Doctors Say Please Don't Put Parsley in Your Vagina

Turns out the health benefits of filling your personal areas with leafy garnishes don't actually exist.
Composite image by MUNCHIES Staff; original images via Getty Images/Claudia Totir and Emojipedia

We’re not sure what it says about Gwyneth Paltrow, but whenever there’s a headline advising people to put assorted foods, beverages, or decorative accessories in their most personal orifices, we assume she’s behind it. And who could blame us: after advocating vaginal steaming, $135 coffee enema kits, and those now-infamous jade eggs, if she woke up tomorrow and Gooped something about reupholstering her own uterus, we’d be zero percent surprised.


But Paltrow has nothing to do with this one, and she’s not the reason why gynecologists are reminding The Entire Internet that flowering herbs don’t belong in anyone’s vagina.

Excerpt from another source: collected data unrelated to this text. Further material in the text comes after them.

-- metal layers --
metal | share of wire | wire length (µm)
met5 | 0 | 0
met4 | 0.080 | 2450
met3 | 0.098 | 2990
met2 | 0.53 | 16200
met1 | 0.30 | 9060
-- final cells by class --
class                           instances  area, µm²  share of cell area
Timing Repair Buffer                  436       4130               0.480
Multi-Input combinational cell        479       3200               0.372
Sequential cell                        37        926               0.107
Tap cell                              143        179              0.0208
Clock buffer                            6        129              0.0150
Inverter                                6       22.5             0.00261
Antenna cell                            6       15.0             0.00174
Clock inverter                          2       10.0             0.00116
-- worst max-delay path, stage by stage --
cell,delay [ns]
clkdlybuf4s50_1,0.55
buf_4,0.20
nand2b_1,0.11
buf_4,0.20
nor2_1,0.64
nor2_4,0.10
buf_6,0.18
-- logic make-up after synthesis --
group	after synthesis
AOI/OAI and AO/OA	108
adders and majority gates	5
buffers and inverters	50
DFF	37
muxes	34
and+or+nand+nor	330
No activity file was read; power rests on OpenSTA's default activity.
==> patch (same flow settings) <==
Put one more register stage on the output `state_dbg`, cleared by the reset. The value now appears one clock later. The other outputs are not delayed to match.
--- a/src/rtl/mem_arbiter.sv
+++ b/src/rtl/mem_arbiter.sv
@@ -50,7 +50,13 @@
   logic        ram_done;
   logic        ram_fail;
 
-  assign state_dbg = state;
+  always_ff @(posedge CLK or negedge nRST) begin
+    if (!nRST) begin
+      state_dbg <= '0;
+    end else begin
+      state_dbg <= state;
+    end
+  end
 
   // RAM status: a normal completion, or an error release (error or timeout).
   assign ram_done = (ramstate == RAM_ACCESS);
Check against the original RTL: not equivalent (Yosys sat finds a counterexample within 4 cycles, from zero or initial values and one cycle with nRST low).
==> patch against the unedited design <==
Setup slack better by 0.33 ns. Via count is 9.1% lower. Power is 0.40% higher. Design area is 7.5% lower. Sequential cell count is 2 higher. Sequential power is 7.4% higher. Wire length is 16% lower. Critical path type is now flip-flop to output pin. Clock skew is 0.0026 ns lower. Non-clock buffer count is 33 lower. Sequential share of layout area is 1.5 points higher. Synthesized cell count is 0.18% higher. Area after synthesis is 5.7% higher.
[src/rtl/ram_sweep_ctrl.sv]
// Sweep controller for the single-port lattice RAM. Streams every burst out to the
// compute stage, takes the results back and writes them in place, sharing the one
// RAM port between the outgoing read stream and the returning write stream.
module ram_sweep_ctrl #(
  parameter int unsigned DATA_WIDTH    = 32,
  parameter int unsigned ADDRESS_WIDTH = 12,
  parameter int unsigned DEPTH         = 2500,
  parameter int unsigned LANES         = 4
) (
  input  logic                             clk_i,
  input  logic                             rst_i,
  input  logic                             start_i,
  output logic                             busy_o,
  output logic                             done_o,
  output logic [DATA_WIDTH*LANES-1:0]      rd_data_o,
  output logic                             rd_valid_o,
  input  logic                             rd_ready_i,
  input  logic [DATA_WIDTH*LANES-1:0]      wr_data_i,
  input  logic                             wr_valid_i,
  output logic                             wr_ready_o,
  output logic [ADDRESS_WIDTH-1:0]         ram_addr_o,
  output logic                             ram_write_en_o,
  output logic [DATA_WIDTH*LANES-1:0]      ram_data_in_o,
  input  logic [DATA_WIDTH*LANES-1:0]      ram_data_out_i
);

  localparam int unsigned BurstW = DATA_WIDTH * LANES;
  localparam int unsigned Bursts = DEPTH / LANES;
  localparam int unsigned CntW   = $clog2(Bursts + 1);

  if ((DEPTH % LANES) != 0) begin : gen_depth_check
    $error("DEPTH must be a multiple of LANES");
  end

  typedef enum logic [1:0] {StIdle, StSweep, StDone} state_e;

  state_e                   state_q, state_d;
  logic [ADDRESS_WIDTH-1:0] rd_ptr_q, wr_ptr_q, addr_q;
  logic [CntW-1:0]          rd_issued_q, rd_delivered_q, wr_cnt_q;
  logic                     inflight_q;
  logic [BurstW-1:0]        fifo_mem_q [2];
  logic                     fifo_rd_idx_q, fifo_wr_idx_q;
  logic [1:0]               fifo_cnt_q;

  logic                     sweep, rd_valid, pop, wr_ready, wr_fire, rd_issue;
  logic [2:0]               occupancy;
  logic [ADDRESS_WIDTH-1:0] ram_addr;

  // Handshakes and port arbitration; an accepted write always takes the port.
  always_comb begin
    sweep     = (state_q == StSweep);
    rd_valid  = (fifo_cnt_q != 2'd0);
    pop       = rd_valid && rd_ready_i;
    // A result is only taken once its source burst has left, so no unread cell is hit.
    wr_ready  = sweep && (wr_cnt_q < rd_delivered_q);
    wr_fire   = wr_valid_i && wr_ready;
    // Reads are throttled so the in-flight word always has a FIFO slot to land in.
    occupancy = 3'(fifo_cnt_q) + 3'(inflight_q) - 3'(pop);
    rd_issue  = sweep && !wr_fire && (rd_issued_q < CntW'(Bursts)) && (occupancy < 3'd2);
    if (wr_fire) begin
      ram_addr = wr_ptr_q;
    end else if (rd_issue) begin
      ram_addr = rd_ptr_q;
    end else begin
      ram_addr = addr_q;
    end
  end

  assign busy_o         = sweep;
  assign done_o         = (state_q == StDone);
  assign rd_valid_o     = rd_valid;
  assign rd_data_o      = rd_valid ? fifo_mem_q[fifo_rd_idx_q] : '0;
  assign wr_ready_o     = wr_ready;
  assign ram_addr_o     = ram_addr;
  assign ram_write_en_o = wr_fire;
  assign ram_data_in_o  = wr_fire ? wr_data_i : '0;

  // Next-state logic for the sweep FSM.
  always_comb begin
    state_d = state_q;
    unique case (state_q)
      StIdle:  if (start_i) state_d = StSweep;
      StSweep: if (wr_fire && (wr_cnt_q == CntW'(Bursts - 1))) state_d = StDone;
      StDone:  state_d = StIdle;
      default: state_d = StIdle;
    endcase
  end

  // State, pointers, counters and FIFO bookkeeping; counters sit at zero while idle.
  always_ff @(posedge clk_i) begin
    if (rst_i) begin
      state_q        <= StIdle;
      addr_q         <= '0;
      inflight_q     <= 1'b0;
      rd_ptr_q       <= '0;
      wr_ptr_q       <= '0;
      rd_issued_q    <= '0;
      rd_delivered_q <= '0;
      wr_cnt_q       <= '0;
      fifo_rd_idx_q  <= 1'b0;
      fifo_wr_idx_q  <= 1'b0;
      fifo_cnt_q     <= 2'd0;
    end else begin
      state_q    <= state_d;
      addr_q     <= ram_addr;
      inflight_q <= rd_issue;
      if (state_q == StIdle) begin
        rd_ptr_q       <= '0;
        wr_ptr_q       <= '0;
        rd_issued_q    <= '0;
        rd_delivered_q <= '0;
        wr_cnt_q       <= '0;
      end else begin
        if (rd_issue) begin
          rd_ptr_q    <= rd_ptr_q + ADDRESS_WIDTH'(LANES);
          rd_issued_q <= rd_issued_q + 1'b1;
        end
        if (pop) begin
          rd_delivered_q <= rd_delivered_q + 1'b1;
        end
        if (wr_fire) begin
          wr_ptr_q <= wr_ptr_q + ADDRESS_WIDTH'(LANES);
          wr_cnt_q <= wr_cnt_q + 1'b1;
        end
      end
      if (inflight_q) begin
        fifo_wr_idx_q <= ~fifo_wr_idx_q;
      end
      if (pop) begin
        fifo_rd_idx_q <= ~fifo_rd_idx_q;
      end
      fifo_cnt_q <= fifo_cnt_q + 2'(inflight_q) - 2'(pop);
    end
  end

  // Burst storage; the RAM word read last cycle lands here.
  always_ff @(posedge clk_i) begin
    if (inflight_q) begin
      fifo_mem_q[fifo_wr_idx_q] <= ram_data_out_i;
    end
  end

endmodule
===== config.mk =====
export PLATFORM = sky130hd
export DESIGN_NAME = shared_mem_arbiter
export DESIGN_NICKNAME = d
export VERILOG_FILES = /design/src/rtl/shared_mem_arbiter.sv
export SDC_FILE = /design/constraint.sdc
export NUM_CORES = 1
export LEC_CHECK = 0
export BUFFER_PORTS_ARGS = -buffer_cell sky130_fd_sc_hd__buf_2
export CAP_MARGIN = 10
export CORE_AREA = 2 2 156 158
export CTS_CLUSTER_DIAMETER = 60
export CTS_CLUSTER_SIZE = 20
export DETAILED_ROUTE_END_ITERATION = 8
export DIE_AREA = 0 0 158 160
export PLACE_DENSITY_LB_ADDON = 0.3
export RECOVER_POWER = 50
export SLEW_MARGIN = 20
export SYNTH_ARGS = -nofsm -noshare
export SYNTH_HDL_FRONTEND = slang
export SYNTH_SLANG_ARGS = --single-unit

===== constraint.sdc =====
create_clock -name clk -period 2.2 [get_ports clk]
set_input_delay 0.22 -clock clk [delete_from_list [all_inputs] [get_ports clk]]
set_output_delay 0.22 -clock clk [all_outputs]
set_load 0.02 [all_outputs]

===== src/rtl/shared_mem_arbiter.sv =====
// shared_mem_arbiter: round-robin arbiter serialising four cores onto one
// single-ported memory bank (combinational read, write on clock edge).
// Each access occupies IDLE(sample) -> GRANT(bank cycle) -> RESP(ack).
module shared_mem_arbiter #(
  parameter int ADDR_W = 32,
  parameter int DATA_W = 32
) (
  input  logic                  clk,
  input  logic                  rst_n,
  input  logic [3:0]            req,
  input  logic [3:0]            req_we,
  input  logic [4*ADDR_W-1:0]   req_addr,
  input  logic [4*DATA_W-1:0]   req_wdata,
  output logic [3:0]            ack,
  output logic [DATA_W-1:0]     rdata,
  output logic [3:0]            grant,
  output logic                  busy,
  output logic                  mem_read_en,
  output logic                  mem_write_en,
  output logic [ADDR_W-1:0]     mem_address,
  output logic [DATA_W-1:0]     mem_write_data,
  input  logic [DATA_W-1:0]     mem_read_data
);

  typedef enum logic [1:0] {
    IDLE  = 2'd0,
    GRANT = 2'd1,
    RESP  = 2'd2
  } state_e;

  state_e              state_q, state_d;
  logic [3:0]          grant_q, grant_d;
  logic [3:0]          ack_q, ack_d;
  logic [DATA_W-1:0]   rdata_q, rdata_d;
  logic [1:0]          rr_ptr_q, rr_ptr_d;
  logic [1:0]          win_q, win_d;
  logic                we_q, we_d;
  logic [ADDR_W-1:0]   addr_q, addr_d;
  logic [DATA_W-1:0]   wdata_q, wdata_d;

  logic                pick_valid;
  logic [1:0]          pick_idx;
  logic [1:0]          cand;
  logic                in_grant;

  // Round-robin pick: first requesting core scanning upward from rr_ptr, mod 4
  always_comb begin
    pick_valid = 1'b0;
    pick_idx   = rr_ptr_q;
    cand       = '0;
    for (int unsigned k = 0; k < 4; k++) begin
      cand = rr_ptr_q + 2'(k);
      if (!pick_valid && req[cand]) begin
        pick_valid = 1'b1;
        pick_idx   = cand;
      end
    end
  end

  // Next-state and next-register values for the arbitration FSM
  always_comb begin
    state_d  = state_q;
    grant_d  = '0;
    ack_d    = '0;
    rdata_d  = rdata_q;
    rr_ptr_d = rr_ptr_q;
    win_d    = win_q;
    we_d     = we_q;
    addr_d   = addr_q;
    wdata_d  = wdata_q;
    case (state_q)
      IDLE: begin
        if (pick_valid) begin
          grant_d = 4'b0001 << pick_idx;
          win_d   = pick_idx;
          we_d    = req_we[pick_idx];
          addr_d  = req_addr[pick_idx*ADDR_W +: ADDR_W];
          wdata_d = req_wdata[pick_idx*DATA_W +: DATA_W];
          state_d = GRANT;
        end
      end
      GRANT: begin
        if (!we_q) begin
          rdata_d = mem_read_data;
        end
        ack_d    = grant_q;
        rr_ptr_d = win_q + 2'd1;
        state_d  = RESP;
      end
      RESP: begin
        state_d = IDLE;
      end
      default: begin
        state_d = IDLE;
      end
    endcase
  end

  // FSM and datapath registers; async reset abandons any access in flight
  always_ff @(posedge clk or negedge rst_n) begin
    if (!rst_n) begin
      state_q  <= IDLE;
      grant_q  <= '0;
      ack_q    <= '0;
      rdata_q  <= '0;
      rr_ptr_q <= '0;
      win_q    <= '0;
      we_q     <= 1'b0;
      addr_q   <= '0;
      wdata_q  <= '0;
    end else begin
      state_q  <= state_d;
      grant_q  <= grant_d;
      ack_q    <= ack_d;
      rdata_q  <= rdata_d;
      rr_ptr_q <= rr_ptr_d;
      win_q    <= win_d;
      we_q     <= we_d;
      addr_q   <= addr_d;
      wdata_q  <= wdata_d;
    end
  end

  // Bank port decodes only from registered state and latched operands
  always_comb begin
    in_grant       = (state_q == GRANT);
    mem_write_en   = in_grant & we_q;
    mem_read_en    = in_grant & ~we_q;
    mem_address    = in_grant ? addr_q  : '0;
    mem_write_data = in_grant ? wdata_q : '0;
    busy           = (state_q != IDLE);
    grant          = grant_q;
    ack            = ack_q;
    rdata          = rdata_q;
  end

endmodule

Last week, Marie Claire UK ran an article that listed several things women could do to “kickstart” their periods, and one of them involved parsley. “Parsley can help to soften the cervix and level out hormonal imbalances that could be delaying your cycle,” the article said, and OK, fine, yes, parsley is known as an emmenagogue, which is an herb that can do that whole “kickstarting” thing. But instead of making chimichurri or buying a jar of pesto, the author suggested using “parsley vaginal inserts,” which are exactly what they sound like.

Several doctors quickly responded with a near-universal “NO, YOU SHOULD NOT DO THAT EVER,” and the piece was deleted. Dr. Sheila Newman, a New Jersey-based OB/GYN, told The Independent that Marie Claire’s article was “irresponsible,” due to the health risks of filling your personal areas with leafy garnishes.

“There are only a few things that should go in your vagina and vegetables generally aren’t one of them,” she said. “There are ways to manipulate your menstrual cycle and avoid having your period at certain times but they should be discussed with your gynecologist.” (And, as a general rule, the “how do I better regulate my menstrual cycle” conversation isn’t one you should be having in the produce department. We hope everyone knows that now.)

If you’ve just bought several bunches of parsley and would like a second opinion, Dr. Alyssa Dweck, a gynecologist and the author of The A to Z for Your V, also recommends against putting any kind of food in there. “There is risk of infection in doing so, because any substance can potentially alter the pH of the vagina, or might be contaminated in some way, and lead to an infection,” she told Broadly in November.

Dr. Dweck said that unwashed or improperly washed foods could cause urinary tract infections (UTIs), contact dermatitis, yeast infections, or bacterial vaginosis.

In a statement to The Independent, Marie Claire admitted that the article didn’t “reflect [its] standards,” which is why it was removed. “It was misguided, and we are sorry our usual care and stringency was not followed,” a spokesperson said.

If you are interested in “kickstarting” your period, maybe use that parsley in a nice frittata. You know, the kind you can eat WITH YOUR MOUTH ONLY, right before you call your doctor.